--- WORK TO BE COMPLETED ---
In the listing below, locate the lines that hold "interrupt" and copy them.

--- TASK INPUTS ---

$ cat src/rtl/link_sync_pkg.sv
package link_sync_pkg;

    typedef enum logic [1:0] {
        LS_IDLE = 2'd0,
        LS_WAIT = 2'd1,
        LS_QUAL = 2'd2,
        LS_SYNC = 2'd3
    } link_state_e;

endpackage

$ cat src/rtl/link_sync_fsm.sv
module link_sync_fsm
    import link_sync_pkg::*;
#(
    parameter int NUM_LANES   = 4,
    parameter int QUAL_CYCLES = 256
) (
    input  logic                 clk,
    input  logic                 rst_n,
    input  logic                 link_en,
    input  logic [NUM_LANES-1:0] lane_ready,
    output link_state_e          state,
    output logic                 qual_done
);
    localparam int QW = (QUAL_CYCLES > 2) ? $clog2(QUAL_CYCLES) : 1;

    typedef struct packed {
        link_state_e   st;
        logic [QW-1:0] cnt;
    } fsm_t;

    fsm_t fsm_d, fsm_q;
    logic all_ready;

    assign all_ready = &lane_ready;

    always_comb begin
        fsm_d     = fsm_q;
        qual_done = 1'b0;
        if (!link_en) begin
            fsm_d.st  = LS_IDLE;
            fsm_d.cnt = '0;
        end else begin
            unique case (fsm_q.st)
                LS_IDLE: fsm_d.st = LS_WAIT;
                LS_WAIT: begin
                    if (all_ready) begin
                        fsm_d.st  = LS_QUAL;
                        fsm_d.cnt = QW'(1);
                    end
                end
                LS_QUAL: begin
                    if (!all_ready) begin
                        fsm_d.st  = LS_WAIT;
                        fsm_d.cnt = '0;
                    end else if (fsm_q.cnt == QW'(QUAL_CYCLES - 1)) begin
                        fsm_d.st  = LS_SYNC;
                        fsm_d.cnt = '0;
                        qual_done = 1'b1;
                    end else begin
                        fsm_d.cnt = fsm_q.cnt + QW'(1);
                    end
                end
                LS_SYNC: fsm_d = fsm_q;
                default: fsm_d.st = LS_IDLE;
            endcase
        end
    end

    always_ff @(posedge clk or negedge rst_n) begin
        if (!rst_n) begin
            fsm_q <= '{st: LS_IDLE, cnt: '0};
        end else begin
            fsm_q <= fsm_d;
        end
    end

    assign state = fsm_q.st;

    // disable forces idle
    p_disable_idle_r1: assert property (@(posedge clk) disable iff (!rst_n)
        !link_en |=> state == LS_IDLE);
    // a lane drop during qualification returns to waiting
    p_drop_abort_r3: assert property (@(posedge clk) disable iff (!rst_n)
        (link_en && state == LS_QUAL && !all_ready) |=> state == LS_WAIT);
    // synchronized state is sticky while enabled
    p_sync_hold_r6: assert property (@(posedge clk) disable iff (!rst_n)
        (link_en && state == LS_SYNC) |=> state == LS_SYNC);
    // waiting never jumps straight to synchronized
    p_no_skip_r2: assert property (@(posedge clk) disable iff (!rst_n)
        state == LS_WAIT |=> state != LS_SYNC);

endmodule

$ cat src/rtl/lane_err_cnt.sv
module lane_err_cnt #(
    parameter int ERR_W = 8
) (
    input  logic             clk,
    input  logic             rst_n,
    input  logic             clear,
    input  logic             lane_ready,
    input  logic             inc,
    output logic [ERR_W-1:0] count
);
    localparam logic [ERR_W-1:0] CNT_MAX = '1;

    typedef struct packed {
        logic [ERR_W-1:0] cnt;
    } cnt_t;

    cnt_t cnt_d, cnt_q;

    always_comb begin
        cnt_d = cnt_q;
        if (clear) begin
            cnt_d.cnt = '0;
        end else if (inc && cnt_q.cnt != CNT_MAX) begin
            cnt_d.cnt = cnt_q.cnt + ERR_W'(1);
        end
    end

    always_ff @(posedge clk or negedge rst_n) begin
        if (!rst_n) begin
            cnt_q <= '0;
        end else begin
            cnt_q <= cnt_d;
        end
    end

    assign count = cnt_q.cnt;

    // saturation, no wrap
    p_saturate_r10: assert property (@(posedge clk) disable iff (!rst_n)
        (!clear && count == CNT_MAX) |=> count == CNT_MAX);
    // errors from a lane outside data phase are ignored
    p_ignore_unready_r4: assert property (@(posedge clk) disable iff (!rst_n)
        (!clear && !lane_ready) |=> $stable(count));

endmodule

$ cat src/rtl/err_irq.sv
module err_irq #(
    parameter int NUM_LANES = 4,
    parameter int ERR_W     = 8
) (
    input  logic                       clk,
    input  logic                       rst_n,
    input  logic                       clear,
    input  logic                       mon_active,
    input  logic [ERR_W-1:0]           thresh,
    input  logic [NUM_LANES*ERR_W-1:0] counts,
    output logic                       irq
);
    typedef struct packed {
        logic irq;
    } irq_t;

    irq_t irq_d, irq_q;
    logic any_hit;

    always_comb begin
        any_hit = 1'b0;
        for (int i = 0; i < NUM_LANES; i++) begin
            if (counts[i*ERR_W +: ERR_W] >= thresh) any_hit = 1'b1;
        end
        irq_d = irq_q;
        if (clear) begin
            irq_d.irq = 1'b0;
        end else if (mon_active && thresh != '0 && any_hit) begin
            irq_d.irq = 1'b1;
        end
    end

    always_ff @(posedge clk or negedge rst_n) begin
        if (!rst_n) begin
            irq_q <= '0;
        end else begin
            irq_q <= irq_d;
        end
    end

    assign irq = irq_q.irq;

    // level held until cleared
    p_irq_hold_r8: assert property (@(posedge clk) disable iff (!rst_n)
        (irq && !clear) |=> irq);
    // zero threshold never raises the interrupt
    p_zero_thresh_r11: assert property (@(posedge clk) disable iff (!rst_n)
        (!irq && thresh == '0) |=> !irq);
    // inactive monitoring never raises the interrupt
    p_mon_off_r9: assert property (@(posedge clk) disable iff (!rst_n)
        (!irq && !mon_active) |=> !irq);

endmodule

$ cat src/rtl/link_sync_qual.sv
module link_sync_qual
    import link_sync_pkg::*;
#(
    parameter int NUM_LANES   = 4,
    parameter int QUAL_CYCLES = 256,
    parameter int ERR_W       = 8,
    parameter bit SCRAM_ONLY  = 1'b1
) (
    input  logic                       clk,
    input  logic                       rst_n,
    input  logic                       link_en,
    input  logic                       mon_en,
    input  logic                       scram_en,
    input  logic [ERR_W-1:0]           err_thresh,
    input  logic [NUM_LANES-1:0]       lane_ready,
    input  logic [NUM_LANES-1:0]       align_err,
    output logic [1:0]                 link_state,
    output logic [NUM_LANES*ERR_W-1:0] err_count,
    output logic                       irq
);
    link_state_e state;
    logic        qual_done;
    logic        cnt_clear;
    logic        mon_active;

    generate
        if (SCRAM_ONLY) begin : g_scram_gate
            assign mon_active = mon_en & scram_en;
        end else begin : g_no_gate
            assign mon_active = mon_en;
        end
    endgenerate

    link_sync_fsm #(
        .NUM_LANES  (NUM_LANES),
        .QUAL_CYCLES(QUAL_CYCLES)
    ) u_fsm (
        .clk       (clk),
        .rst_n     (rst_n),
        .link_en   (link_en),
        .lane_ready(lane_ready),
        .state     (state),
        .qual_done (qual_done)
    );

    assign cnt_clear  = !link_en || qual_done;
    assign link_state = state;

    generate
        for (genvar i = 0; i < NUM_LANES; i++) begin : g_lane
            lane_err_cnt #(
                .ERR_W(ERR_W)
            ) u_cnt (
                .clk       (clk),
                .rst_n     (rst_n),
                .clear     (cnt_clear),
                .lane_ready(lane_ready[i]),
                .inc       (align_err[i] & lane_ready[i] & mon_active),
                .count     (err_count[i*ERR_W +: ERR_W])
            );
        end
    endgenerate

    err_irq #(
        .NUM_LANES(NUM_LANES),
        .ERR_W    (ERR_W)
    ) u_irq (
        .clk       (clk),
        .rst_n     (rst_n),
        .clear     (cnt_clear),
        .mon_active(mon_active),
        .thresh    (err_thresh),
        .counts    (err_count),
        .irq       (irq)
    );

    // entry to synchronized state leaves all counts at zero
    p_clear_on_sync_r5: assert property (@(posedge clk) disable iff (!rst_n)
        qual_done |=> err_count == '0);

endmodule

--- OUTPUT FOR THIS TASK ---
    // zero threshold never raises the interrupt
    // inactive monitoring never raises the interrupt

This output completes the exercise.